Today, Antarctica is a “continent for peace” thanks to the Antarctica Treaty signed in 1959, which meant signatories agreed to only use it for peaceful purposes. Today Antarctica is a place for peace and scientific research, which also includes protecting the environment, and that is one of the goals of the treaty.


However back in the day, early exploration of Antarctica during the “Heroic Age” meant research and exploration fuelled by national pride and to claim new territories, the whaling industry also heavily exploited the Southern Ocean. At one point, beautiful Paris was lit up using whale oil, derived from – you guessed it – whales. Experience and the reality of climate change, however, has taught us that our world’s resources are dwindling dramatically. For the world today, no single individual or institution can solve all the world’s biggest challenges; we all need to step up and become explorers for environmental conservation and collaboration to create a sustainable future. 

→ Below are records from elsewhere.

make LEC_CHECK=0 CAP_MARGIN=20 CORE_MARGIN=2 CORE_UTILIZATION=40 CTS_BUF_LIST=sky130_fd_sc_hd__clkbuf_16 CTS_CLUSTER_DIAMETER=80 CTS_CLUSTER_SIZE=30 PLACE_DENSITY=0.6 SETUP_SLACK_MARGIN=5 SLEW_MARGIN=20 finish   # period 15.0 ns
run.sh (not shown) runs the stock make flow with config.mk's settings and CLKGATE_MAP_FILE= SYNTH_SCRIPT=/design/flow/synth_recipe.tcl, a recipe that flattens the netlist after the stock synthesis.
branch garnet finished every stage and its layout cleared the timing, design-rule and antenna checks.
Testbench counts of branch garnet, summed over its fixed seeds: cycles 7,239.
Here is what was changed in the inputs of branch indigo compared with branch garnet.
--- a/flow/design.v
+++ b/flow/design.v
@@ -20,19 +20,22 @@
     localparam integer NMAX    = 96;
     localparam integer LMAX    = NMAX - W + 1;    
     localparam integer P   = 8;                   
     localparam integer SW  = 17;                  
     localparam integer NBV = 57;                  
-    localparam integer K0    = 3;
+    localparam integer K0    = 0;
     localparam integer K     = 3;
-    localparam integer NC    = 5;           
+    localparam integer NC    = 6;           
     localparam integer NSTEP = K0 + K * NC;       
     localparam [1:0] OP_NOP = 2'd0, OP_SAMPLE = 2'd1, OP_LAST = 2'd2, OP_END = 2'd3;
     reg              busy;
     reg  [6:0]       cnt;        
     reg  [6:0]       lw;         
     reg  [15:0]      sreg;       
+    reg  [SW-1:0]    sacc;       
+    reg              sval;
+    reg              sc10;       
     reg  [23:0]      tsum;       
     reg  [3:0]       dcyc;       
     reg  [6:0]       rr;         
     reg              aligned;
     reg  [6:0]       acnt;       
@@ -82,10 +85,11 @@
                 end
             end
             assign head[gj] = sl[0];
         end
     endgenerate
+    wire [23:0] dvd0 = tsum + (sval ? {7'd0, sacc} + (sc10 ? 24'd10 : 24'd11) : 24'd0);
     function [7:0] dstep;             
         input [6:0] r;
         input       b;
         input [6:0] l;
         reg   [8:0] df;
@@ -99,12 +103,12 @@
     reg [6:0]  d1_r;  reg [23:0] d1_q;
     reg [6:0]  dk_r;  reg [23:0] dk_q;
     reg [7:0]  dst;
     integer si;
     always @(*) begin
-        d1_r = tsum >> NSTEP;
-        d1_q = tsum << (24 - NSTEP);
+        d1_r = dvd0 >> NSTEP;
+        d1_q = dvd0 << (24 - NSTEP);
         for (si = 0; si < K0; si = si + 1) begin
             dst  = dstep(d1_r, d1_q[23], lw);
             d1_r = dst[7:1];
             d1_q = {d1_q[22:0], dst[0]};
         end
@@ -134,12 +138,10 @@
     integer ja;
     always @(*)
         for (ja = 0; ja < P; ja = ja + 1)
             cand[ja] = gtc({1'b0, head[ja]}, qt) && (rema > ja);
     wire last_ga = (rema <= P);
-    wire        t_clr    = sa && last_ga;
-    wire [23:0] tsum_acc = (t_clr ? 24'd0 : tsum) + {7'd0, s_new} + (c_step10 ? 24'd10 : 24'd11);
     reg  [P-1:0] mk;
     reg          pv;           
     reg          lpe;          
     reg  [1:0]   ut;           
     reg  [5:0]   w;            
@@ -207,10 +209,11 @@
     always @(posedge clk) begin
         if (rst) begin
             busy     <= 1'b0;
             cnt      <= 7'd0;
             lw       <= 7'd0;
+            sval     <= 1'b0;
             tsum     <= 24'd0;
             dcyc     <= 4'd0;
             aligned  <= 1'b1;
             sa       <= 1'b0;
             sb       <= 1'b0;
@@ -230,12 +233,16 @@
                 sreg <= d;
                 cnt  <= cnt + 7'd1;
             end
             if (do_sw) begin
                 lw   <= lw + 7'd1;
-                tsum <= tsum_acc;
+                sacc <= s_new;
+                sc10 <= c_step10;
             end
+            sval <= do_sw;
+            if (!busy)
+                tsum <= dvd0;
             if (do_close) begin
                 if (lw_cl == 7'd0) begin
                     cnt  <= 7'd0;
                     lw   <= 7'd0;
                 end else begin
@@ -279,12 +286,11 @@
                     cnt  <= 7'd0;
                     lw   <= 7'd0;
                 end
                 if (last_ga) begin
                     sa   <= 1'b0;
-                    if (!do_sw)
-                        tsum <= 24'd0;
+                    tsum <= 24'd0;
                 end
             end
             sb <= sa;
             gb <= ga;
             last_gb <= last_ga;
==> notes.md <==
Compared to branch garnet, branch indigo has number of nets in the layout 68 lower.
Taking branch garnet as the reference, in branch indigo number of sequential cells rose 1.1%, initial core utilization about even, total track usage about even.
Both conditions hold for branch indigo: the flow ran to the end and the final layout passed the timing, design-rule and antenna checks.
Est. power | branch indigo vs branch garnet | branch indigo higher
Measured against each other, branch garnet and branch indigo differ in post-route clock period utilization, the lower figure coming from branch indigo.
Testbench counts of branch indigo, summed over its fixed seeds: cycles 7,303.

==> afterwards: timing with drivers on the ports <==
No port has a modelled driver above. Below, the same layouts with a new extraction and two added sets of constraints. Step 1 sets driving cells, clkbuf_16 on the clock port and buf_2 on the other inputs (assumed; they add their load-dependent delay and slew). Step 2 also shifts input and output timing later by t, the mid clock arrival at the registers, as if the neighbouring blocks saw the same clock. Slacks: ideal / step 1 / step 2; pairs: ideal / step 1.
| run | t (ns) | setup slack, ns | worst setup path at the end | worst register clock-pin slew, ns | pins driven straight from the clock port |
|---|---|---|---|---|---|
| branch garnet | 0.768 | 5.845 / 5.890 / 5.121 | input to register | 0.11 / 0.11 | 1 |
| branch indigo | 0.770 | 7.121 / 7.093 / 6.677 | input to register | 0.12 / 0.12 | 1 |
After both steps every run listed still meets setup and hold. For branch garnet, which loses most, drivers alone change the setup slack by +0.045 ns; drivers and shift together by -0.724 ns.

And we’re never too young to dream. Ms Yao also shared with her audiences in Year 4 that her dream to go to Antarctica began when she was around their age, after her uncle had shown her pictures of the continent. She immediately fell in love with these photos, which included penguins travelling by “walking” on their bellies – or at least that’s what she thought as there were no documentaries at the time to teach her otherwise. She fulfilled her dream at 26 when she finally reached Antarctica that not only ignited her love for exploration in Antarctica, but also nature conservation and empowering the youth to become the change they want to see in the world. 

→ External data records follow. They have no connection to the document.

Background: an optimization exercise with open tools, aiming at small area. Do not read the settings as production practice.
The RTL of this run was laid out without a check of its function.
No activity file was given, so power comes from the tool's default toggle rates.

$ cat run.sh
#!/bin/bash
# synth_recipe.tcl (not shown) runs the flow's synth.tcl, then flattens the netlist and writes it again
# the make line also repeats each setting of config.mk as NAME=value (left out here)
make -C /OpenROAD-flow-scripts/flow DESIGN_CONFIG=/design/flow/config.mk WORK_HOME=/design/flow/orfs CLKGATE_MAP_FILE= SYNTH_SCRIPT=/design/flow/synth_recipe.tcl finish
$ cat config.mk
export PLATFORM = sky130hd
export DESIGN_NAME = tws_step
export DESIGN_NICKNAME = tws_step
export VERILOG_FILES = /design/flow/design.v
export SDC_FILE = /design/flow/constraint.sdc
export NUM_CORES = 4
export LEC_CHECK = 0
export CAP_MARGIN = 20
export CORE_MARGIN = 2
export CORE_UTILIZATION = 40
export PLACE_DENSITY = 0.6
export SLEW_MARGIN = 20
$ cat constraint.sdc
create_clock -name core_clock -period 10.0 [get_ports {clk}]
set_input_delay 2.0000 -clock core_clock [delete_from_list [all_inputs] [get_ports {clk}]]
set_output_delay 2.0000 -clock core_clock [all_outputs]
set_load 0.01 [all_outputs]
$ cat design.v
module tws_bus #(
    parameter [6:0] DEV_ADDR = 7'h2C,
    parameter [7:0] SBR_INIT = 8'h10
) (
    input  wire       clk,
    input  wire       rst,
    input  wire       scl,          
    input  wire       sda,          
    input  wire       bus_active,   
    output reg  [7:0] sbr,
    output wire       scl_dl,
    output wire       sda_dl
);
    localparam [2:0] P_CHECK_ADDRESS = 3'd0,
                     P_DATA_READ     = 3'd1,
                     P_DATA_READ_ACK = 3'd2,
                     P_DATA_SEND     = 3'd3,
                     P_DATA_SEND_ACK = 3'd4,
                     P_DONE          = 3'd5;
    reg       p_scl, p_sda;
    reg       ss;
    reg [2:0] pstate;
    reg       bb_en;
    reg       ovf;
    reg [3:0] cnt;
    reg [7:0] shreg;
    reg       dout;
    reg       oe;
    reg       n_ss;
    reg [2:0] n_pstate;
    reg       n_bb_en;
    reg       n_ovf;
    reg [3:0] n_cnt;
    reg [7:0] n_shreg;
    reg       n_dout;
    reg       n_oe;
    reg [7:0] n_sbr;
    wire rise  = ~p_scl & scl;
    wire fall  = p_scl & ~scl;
    wire start = p_scl & scl & p_sda & ~sda;
    wire stop  = p_scl & scl & ~p_sda & sda;
    wire [6:0] addr  = shreg[7:1];
    wire       match = (addr == DEV_ADDR) || (addr == 7'd0);
    always @* begin
        n_ss     = ss;
        n_pstate = pstate;
        n_bb_en  = bb_en;
        n_ovf    = ovf;
        n_cnt    = cnt;
        n_shreg  = shreg;
        n_oe     = oe;
        n_sbr    = sbr;
        if (bb_en && !ovf) begin
            if (rise)
                n_shreg = {shreg[6:0], sda};
            if (rise || fall) begin
                if (cnt == 4'd15) begin
                    n_cnt = 4'd0;
                    n_ovf = 1'b1;
                end else begin
                    n_cnt = cnt + 4'd1;
                end
            end
        end
        if (ovf && bb_en) begin
            case (pstate)
                P_CHECK_ADDRESS: begin
                    n_ovf = 1'b0;
                    if (match) begin
                        n_shreg  = 8'h00;
                        n_oe     = 1'b1;
                        n_cnt    = 4'd14;
                        n_pstate = shreg[0] ? P_DATA_SEND : P_DATA_READ;
                    end else begin
                        n_bb_en = 1'b0;
                        n_oe    = 1'b0;
                    end
                end
                P_DATA_READ: begin
                    n_ovf    = 1'b0;
                    n_oe     = 1'b0;
                    n_cnt    = 4'd0;
                    n_pstate = P_DATA_READ_ACK;
                end
                P_DATA_READ_ACK: begin
                    n_ovf    = 1'b0;
                    n_sbr    = shreg;
                    n_shreg  = 8'h00;
                    n_oe     = 1'b1;
                    n_cnt    = 4'd14;
                    n_pstate = P_DONE;
                end
                P_DATA_SEND: begin
                    n_ovf    = 1'b0;
                    n_shreg  = sbr;
                    n_oe     = 1'b1;
                    n_cnt    = 4'd0;
                    n_pstate = P_DATA_SEND_ACK;
                end
                P_DATA_SEND_ACK: begin
                    n_ovf    = 1'b0;
                    n_oe     = 1'b0;
                    n_cnt    = 4'd14;
                    n_pstate = P_DONE;
                end
                P_DONE: begin
                    n_ovf   = 1'b0;
                    n_oe    = 1'b0;
                    n_bb_en = 1'b0;
                end
                default: ;
            endcase
        end
        if (start) begin
            n_pstate = P_CHECK_ADDRESS;
            n_bb_en  = 1'b0;
            n_ovf    = 1'b0;
            n_oe     = 1'b0;
            n_ss     = 1'b1;
        end else if (stop) begin
            n_bb_en = 1'b0;
            n_ovf   = 1'b0;
            n_oe    = 1'b0;
            n_ss    = 1'b0;
        end else if (ss && !scl) begin
            n_cnt   = 4'd0;
            n_ovf   = 1'b0;
            n_bb_en = 1'b1;
            n_ss    = 1'b0;
        end
        n_dout = scl ? dout : n_shreg[7];
    end
    always @(posedge clk) begin
        p_scl <= scl;
        p_sda <= sda;
        if (rst) begin
            ss     <= 1'b0;
            pstate <= P_CHECK_ADDRESS;
            bb_en  <= 1'b0;
            ovf    <= 1'b0;
            cnt    <= 4'd0;
            shreg  <= 8'h00;
            dout   <= 1'b1;
            oe     <= 1'b0;
            sbr    <= SBR_INIT;
        end else if (!bus_active) begin
            ss     <= 1'b0;
            pstate <= P_CHECK_ADDRESS;
            bb_en  <= 1'b0;
            ovf    <= 1'b0;
            cnt    <= 4'd0;
            shreg  <= 8'h00;
            dout   <= 1'b1;
            oe     <= 1'b0;
        end else begin
            ss     <= n_ss;
            pstate <= n_pstate;
            bb_en  <= n_bb_en;
            ovf    <= n_ovf;
            cnt    <= n_cnt;
            shreg  <= n_shreg;
            dout   <= n_dout;
            oe     <= n_oe;
            sbr    <= n_sbr;
        end
    end
    assign scl_dl = ovf;
    assign sda_dl = oe & ~dout;
endmodule
module tws_motion (
    input  wire       clk,
    input  wire       rst,
    input  wire       lim_up_pin,
    input  wire       lim_dn_pin,
    input  wire [7:0] sbr,
    output wire       bus_active,
    output wire       step_out,
    output wire       dir_out,
    output wire       fault_out,
    output wire       hb_out
);
    localparam [3:0] H1_CHECK  = 4'd0,  H1_MOVE  = 4'd1,  H1_SETTLE = 4'd2,
                     H2_START  = 4'd3,  H2_MOVE  = 4'd4,  H2_SETTLE = 4'd5,
                     H3_START  = 4'd6,  H3_MOVE  = 4'd7,  H3_SETTLE = 4'd8,
                     H4_START  = 4'd9,  H4_MOVE  = 4'd10, H4_SETTLE = 4'd11,
                     L_COMPUTE = 4'd12, L_MOVE   = 4'd13, L_TARGET  = 4'd14,
                     HALT      = 4'd15;
    localparam [1:0] SQ_IDLE = 2'd0, SQ_HIGH = 2'd1, SQ_LOW = 2'd2;
    reg        lim_up, lim_dn, changed;
    reg [1:0]  sq_phase;
    reg [2:0]  tmr;
    reg [8:0]  cq;
    reg [2:0]  cr;
    reg [7:0]  s;
    reg        last_dir;
    reg [3:0]  cstate;
    reg        hb;
    wire up_n      = ~lim_up_pin;
    wire dn_n      = lim_dn_pin;
    wire set_c     = (up_n != lim_up) || (dn_n != lim_dn);
    wire changed_m = changed | set_c;
    wire idle  = (sq_phase == SQ_IDLE);
    wire tz    = (tmr == 3'd0);
    wire at_t  = (cq == {1'b0, s}) && (cr == 3'd0);    
    wire above = (s > cq[7:0]);                        
    wire loop  = (cstate == L_COMPUTE) || (cstate == L_MOVE) || (cstate == L_TARGET);
    reg [1:0] hpm1;
    always @* begin
        case (cstate)
            H2_START, H2_MOVE: hpm1 = 2'd0;
            H3_START, H3_MOVE: hpm1 = 2'd2;
            default:           hpm1 = 2'd1;
        endcase
    end
    reg        issue, mv_dir, do_halt, set6;
    reg [1:0]  c_load;       
    reg [3:0]  n_cstate;
    reg        n_hb, n_s;
    always @* begin
        issue    = 1'b0;
        mv_dir   = 1'b0;
        do_halt  = 1'b0;
        set6     = 1'b0;
        c_load   = 2'd0;
        n_cstate = cstate;
        n_hb     = hb;
        n_s      = 1'b0;
        if (cstate != HALT && up_n && dn_n) begin
            do_halt = 1'b1;
        end else begin
            case (cstate)
                H1_CHECK:
                    if (up_n && !at_t) begin
                        issue    = 1'b1;
                        n_cstate = H1_MOVE;
                    end else begin
                        set6     = 1'b1;
                        n_cstate = H1_SETTLE;
                    end
                H1_MOVE:
                    if (idle) n_cstate = H1_CHECK;
                H1_SETTLE:
                    if (!tz) ;
                    else if (at_t || up_n) do_halt = 1'b1;
                    else begin
                        c_load   = 2'd1;
                        n_cstate = H2_START;
                    end
                H2_START:
                    if (!dn_n) begin
                        issue    = 1'b1;
                        n_cstate = H2_MOVE;
                    end else begin
                        set6     = 1'b1;
                        n_cstate = H2_SETTLE;
                    end
                H2_MOVE:
                    if (idle) begin
                        set6     = 1'b1;
                        n_cstate = H2_SETTLE;
                    end
                H2_SETTLE:
                    if (!tz) ;
                    else if (at_t || !dn_n) do_halt = 1'b1;
                    else begin
                        c_load   = 2'd2;
                        n_cstate = H3_START;
                    end
                H3_START: begin
                    issue    = 1'b1;
                    mv_dir   = 1'b1;
                    n_cstate = H3_MOVE;
                end
                H3_MOVE:
                    if (idle) begin
                        set6     = 1'b1;
                        n_cstate = H3_SETTLE;
                    end
                H3_SETTLE:
                    if (!tz) ;
                    else if (at_t || dn_n) do_halt = 1'b1;
                    else begin
                        c_load   = 2'd3;
                        n_cstate = H4_START;
                    end
                H4_START: begin
                    issue    = 1'b1;
                    mv_dir   = 1'b1;
                    n_cstate = H4_MOVE;
                end
                H4_MOVE:
                    if (idle) begin
                        set6     = 1'b1;
                        n_cstate = H4_SETTLE;
                    end
                H4_SETTLE:
                    if (tz) begin
                        c_load   = 2'd3;
                        n_cstate = L_COMPUTE;
                    end
                L_COMPUTE:
                    if (!at_t) begin
                        issue    = 1'b1;
                        mv_dir   = above;
                        n_cstate = L_MOVE;
                    end else begin
                        n_cstate = L_TARGET;
                    end
                L_MOVE:
                    if (idle) n_cstate = L_TARGET;
                L_TARGET: begin
                    n_s      = 1'b1;
                    n_hb     = ~hb;
                    n_cstate = L_COMPUTE;
                end
                default: ;
            endcase
        end
        if (do_halt)
            n_cstate = HALT;
    end
    reg [1:0] n_sq_phase;
    reg       n_changed, n_last_dir, count;
    reg [2:0] n_tmr;
    always @* begin
        n_sq_phase = sq_phase;
        n_changed  = changed_m;
        n_last_dir = last_dir;
        count      = 1'b0;
        n_tmr      = tz ? tmr : tmr - 3'd1;
        if (do_halt) begin
            n_sq_phase = SQ_IDLE;
        end else begin
            case (sq_phase)
                SQ_IDLE:
                    if (issue) begin
                        n_last_dir = mv_dir;
                        n_changed  = set_c;
                        n_sq_phase = SQ_HIGH;
                        n_tmr      = {1'b0, hpm1};
                    end
                SQ_HIGH:
                    if (tz) begin
                        n_sq_phase = SQ_LOW;
                        n_tmr      = {1'b0, hpm1};
                        count      = 1'b1;
                    end
                SQ_LOW:
                    if (tz) begin
                        n_changed = 1'b0;
                        n_tmr     = {1'b0, hpm1};
                        if (changed_m || at_t)
                            n_sq_phase = SQ_IDLE;
                        else
                            n_sq_phase = SQ_HIGH;
                    end
                default: ;
            endcase
        end
        if (set6)
            n_tmr = 3'd6;
    end
    wire cnt_up = loop && last_dir;
    reg [8:0] n_cq;
    reg [2:0] n_cr;
    always @* begin
        n_cq = cq;
        n_cr = cr;
        case (c_load)
            2'd1: begin n_cq = 9'd360; n_cr = 3'd0; end
            2'd2: begin n_cq = 9'd8;   n_cr = 3'd0; end
            2'd3: begin n_cq = 9'd0;   n_cr = (cstate == H3_SETTLE) ? 3'd4 : 3'd0; end
            default:
                if (count) begin
                    if (cnt_up) begin
                        if (cr == 3'd4) begin n_cr = 3'd0; n_cq = cq + 9'd1; end
                        else n_cr = cr + 3'd1;
                    end else begin
                        if (cr == 3'd0) begin n_cr = 3'd4; n_cq = cq - 9'd1; end
                        else n_cr = cr - 3'd1;
                    end
                end
        endcase
    end
    always @(posedge clk) begin
        lim_up <= up_n;
        lim_dn <= dn_n;
        if (rst) begin
            changed  <= 1'b0;
            sq_phase <= SQ_IDLE;
            tmr      <= 3'd0;
            cq       <= 9'd4;
            cr       <= 3'd4;
            s        <= 8'd0;
            last_dir <= 1'b0;
            cstate   <= H1_CHECK;
            hb       <= 1'b0;
        end else begin
            changed  <= n_changed;
            sq_phase <= n_sq_phase;
            tmr      <= n_tmr;
            cq       <= n_cq;
            cr       <= n_cr;
            if (n_s) s <= sbr;
            last_dir <= n_last_dir;
            cstate   <= n_cstate;
            hb       <= n_hb;
        end
    end
    assign bus_active = (cstate != HALT);
    assign step_out   = (sq_phase == SQ_HIGH);
    assign dir_out    = last_dir;
    assign fault_out  = (cstate != HALT);
    assign hb_out     = hb;
endmodule
module tws_step (
    input  wire clk,
    input  wire rst,
    input  wire scl_in,
    input  wire sda_in,
    input  wire lim_up_pin,
    input  wire lim_dn_pin,
    output wire scl_dl,
    output wire sda_dl,
    output wire step_out,
    output wire dir_out,
    output wire fault_out,
    output wire hb_out
);
    wire [7:0] sbr;
    wire       bus_active;
    tws_bus #(
        .DEV_ADDR (7'h2C),
        .SBR_INIT (8'h10)
    ) u_bus (
        .clk        (clk),
        .rst        (rst),
        .scl        (scl_in),
        .sda        (sda_in),
        .bus_active (bus_active),
        .sbr        (sbr),
        .scl_dl     (scl_dl),
        .sda_dl     (sda_dl)
    );
    tws_motion u_motion (
        .clk        (clk),
        .rst        (rst),
        .lim_up_pin (lim_up_pin),
        .lim_dn_pin (lim_dn_pin),
        .sbr        (sbr),
        .bus_active (bus_active),
        .step_out   (step_out),
        .dir_out    (dir_out),
        .fault_out  (fault_out),
        .hb_out     (hb_out)
    );
endmodule
==> flow_summary.ini <==
[run_status]
status = complete, no violations

[sta]
finalSetupViolations = 0
tns_ns = 0
tightest_slew_ns = 1.03
fin_crit_ns = 4.71
max_freq_mhz = 212
timing.final.crit_share = 0.471
finalMaxSlewViolations = 0
rsz0062_at_grt = false
clock_skew_ns = 0.00990
finalHoldViolCount = 0
slew_headroom = 0.307

[critical_path]
cp_common_cell = a311o_1
cp-startpoint = lim_dn_pin
worstPathMaxFanout = 10
cp-end-kind = register
path_class = input port to register
worstSetupStartpointType = input port
path_cells = clkdlybuf4s50_1 -> nor2b_1 -> and2_1 -> nor3_1 -> o21ai_0 -> ha_1 -> a311o_1 -> a311o_1
reg2reg_from = u_motion.cstate[2]$_SDFFE_PP0P_
required_ns = 10.24
cp_slowest_stage_delay_ns = 0.63
critical_path_arrival_ns = 4.95
crit_path_top_delay_cell = clkdlybuf4s50_1

[placed_design]
place_congestion = 0.915
dp_hpwl_um = 7530
io_buffers = 11
dpl_cell_area_um2 = 4550

[clocking]
cts_resized = 0
clkSinkCount = 64
post_cts_buffers = 0
hold_buffers = 0
cts.path.max_buffers = 2
clk_pin_slew_ns = 0.07
clk_latency_ns = 0.35
htreeDepth = 3
cts_root_buffer = clkbuf_8
numCtsBuffers = 9
cts_tree = yes

[floorplanning]
die-area_um2 = 11800
row_count = 38
die_w_um = 109
pin_count = 12
die_y_um = 109
initial_core_util = 0.407
core_area_um2 = 10700

[synth]
ys_seq_area_frac = 0.293
ys_ff_latch = 64
synth-edff-count = 0
yosys.area.top_type = dfxtp_1
yosys.area.top_type_share = 0.293
synth_area_leaders = dfxtp_1 (29%), ha_1 (8.9%), mux2i_1 (7.3%)
synthCells = 540
syn_nets = 578
avgSynthCellArea_um2 = 8.09
synthesis.area_um2 = 4370
synth_cell_type_count = 73
yosysWarnings = 2
async_reset_ff_frac = 0
ys.flop_type = dfxtp_1

[grt]
grt_pass1_wl_um = 17600
grt_pass1_vias = 3619
grt_max_degree = 41
grt_overflow_total = 0
antenna_found_initial = 0
grt_util_all_layers = 0.186

[detailed_routing]
wirelength_um = 10500
drtIter0Drc = 286
wl_per_cell_um = 15.3
vias = 3934
ant_nets = 0
drc = 0
vias_per_cell = 5.77
dr.pass1.iters = 6

[flow_run]
max-cap-violations = 0

[layout]
fill_cells = 1098
area_delta_synth_final_pct = 8.50
fin_nets = 576
design_area_um2 = 4740
final_common_cell = nor2_1
drive_gt1_frac = 0.0701
mostFrequentLayoutCells = nor2_1 (68), dfxtp_1 (64), a21oi_1 (43), nand2_1 (36), mux2i_1 (32)
antenna_cells = 0

[worst_hold_path]
min-delay-path-class = register to register
hold_start = u_motion.cr[1]$_SDFFE_PP0P_

[power_and_ir_drop]
leakage_nw = 1.87
ir_drop_v = 0.000118
power.density_nw_per_um2 = 216
cells in the mapped netlist (3+ instances only):
| cell type | number |
|---|---|
| o22ai_1 | 5 |
| nor4bb_1 | 3 |
| nor2_1 | 68 |
| or3_1 | 9 |
| a311o_1 | 3 |
| nand3_1 | 12 |
| a21o_1 | 4 |
| a31oi_1 | 6 |
| o211ai_1 | 7 |
| nor3_1 | 17 |
| dfxtp_1 | 64 |
| ha_1 | 31 |
| o21ai_0 | 23 |
| o41ai_1 | 4 |
| nand2b_1 | 14 |
| a211oi_1 | 4 |
| nand4_2 | 3 |
| nor2b_1 | 8 |
| a21oi_2 | 3 |
| a211o_1 | 3 |
| inv_1 | 28 |
| xor2_1 | 5 |
| clkbuf_1 | 18 |
| buf_2 | 7 |
| nor4_1 | 4 |
| mux2i_1 | 32 |
| buf_6 | 3 |
| nand2_1 | 36 |
| a22oi_1 | 6 |
| a21oi_1 | 43 |
| and2_1 | 4 |
| o21a_1 | 5 |
| xnor2_1 | 6 |
cell families (layout without fill, tap and decap cells):
group / count (synthesis) / after routing / synth area share
XOR/XNOR: 11 / 11 / 0.0220
buffers and inverters: 58 / 60 / 0.0570
flip-flops: 64 / 64 / 0.293
AO/OA/AOI/OAI: 144 / 144 / 0.226
adder cells (fa/ha/maj): 33 / 33 / 0.0956
AND/OR/NAND/NOR: 196 / 196 / 0.227
multiplexers: 34 / 34 / 0.0784
final cells by class:
class / count / area (µm²) / area share
Inverter: 30 / 113 / 0.0237
Sequential cell: 64 / 1280 / 0.270
Timing Repair Buffer: 15 / 140 / 0.0296
Tap cell: 140 / 175 / 0.0369
Clock inverter: 3 / 42.5 / 0.00897
Clock buffer: 12 / 145 / 0.0306
Multi-Input combinational cell: 418 / 2850 / 0.600
worst max-delay path, delay by kind of cell:
family                   cells  cell delay [ns]
AO/OA/AOI/OAI                3             1.08
AND/OR/NAND/NOR              3             0.85
buffers and inverters        1             0.63
adder cells (fa/ha/maj)      1             0.39
report_power, final:
part / internal [W] / switching [W] / leakage [nW] / total, W
sequential: 0.000282 / 0.0000261 / 0.520 / 0.000308
clock: 0.000120 / 0.000100 / 0.0925 / 0.000221
combinational: 0.000199 / 0.000296 / 1.26 / 0.000494
total: 0.000600 / 0.000422 / 1.87 / 0.00102
sequential cells by signal, summed over array words and instances, names as in the netlist:
name               cells
u_motion.lim_up        1
u_bus.ovf              1
u_bus.oe               1
u_bus.p_scl            1
u_motion.lim_dn        1
u_bus.bb_en            1
u_bus.shreg            8
u_motion.tmr           3
u_motion.s             8
u_bus.cnt              4
u_motion.cq            9
u_bus.ss               1
u_bus.dout             1
u_bus.sbr              8
u_bus.pstate           3
u_motion.cr            3
u_motion.hb            1
u_motion.last_dir      1
u_motion.changed       1
u_motion.cstate        4
u_motion.sq_phase      2
u_bus.p_sda            1
per-stage QoR:
step,utilization,hold WS [ns],setup WS (ns),cells,power (W)
global placement,0.424,0.462,5.06,667,0.000791
global route,0.441,0.504,5.12,682,0.00110
detailed placement,0.424,0.467,4.94,667,0.000797
CTS,0.441,0.476,5.32,682,0.00102
finish,0.441,0.470,5.29,682,0.00102
floorplan,-,0.447,5.75,540,0.000698
per-layer routing:
layer	vias to the layer above	part of all wire	global-route usage
met2	112	0.45	0.292
li1	1949	-	-
met5	-	0	0
met4	0	0.016	0.0604
met3	16	0.051	0.0325
met1	1857	0.48	0.258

According to DCB’s Director of Global Citizenship Samson Swanick, Ms Yao was an inspiration to our Global Citizenship Prefects and Service Prefects. “It was an honour to host Songqiao Yao at DCB. Her talk was truly motivational for the students, as they saw an empowered global citizen share her inspirational life journey. She gave the students an exemplary example of how a student who cares about the planet can create an impactful career to make the world a better place, both socially and environmentally, while also living a life of excitement, meaning, and purpose.”


Global Citizenship Prefect Michelle W’s biggest takeaway was Ms Yao’s definition of courage was knowing when to go back, knowing when to say no. “Her attitude of celebrating your own little moments and enjoying the process of living was very touching to me.”

Fellow Global Citizenship Prefect Gwendolyne P agrees. “It was very fascinating and inspiring, listening to her story and experiences. She pursued her passion, despite (the difficulties). It truly shows how, as long as you have motivation, anything is possible.”

And her advice to our students? “(When you travel,) don’t just take your backpack and water. Also bring with you your curiosity, imagination, and action.”


Thank you for visiting Ms Songqiao Yao!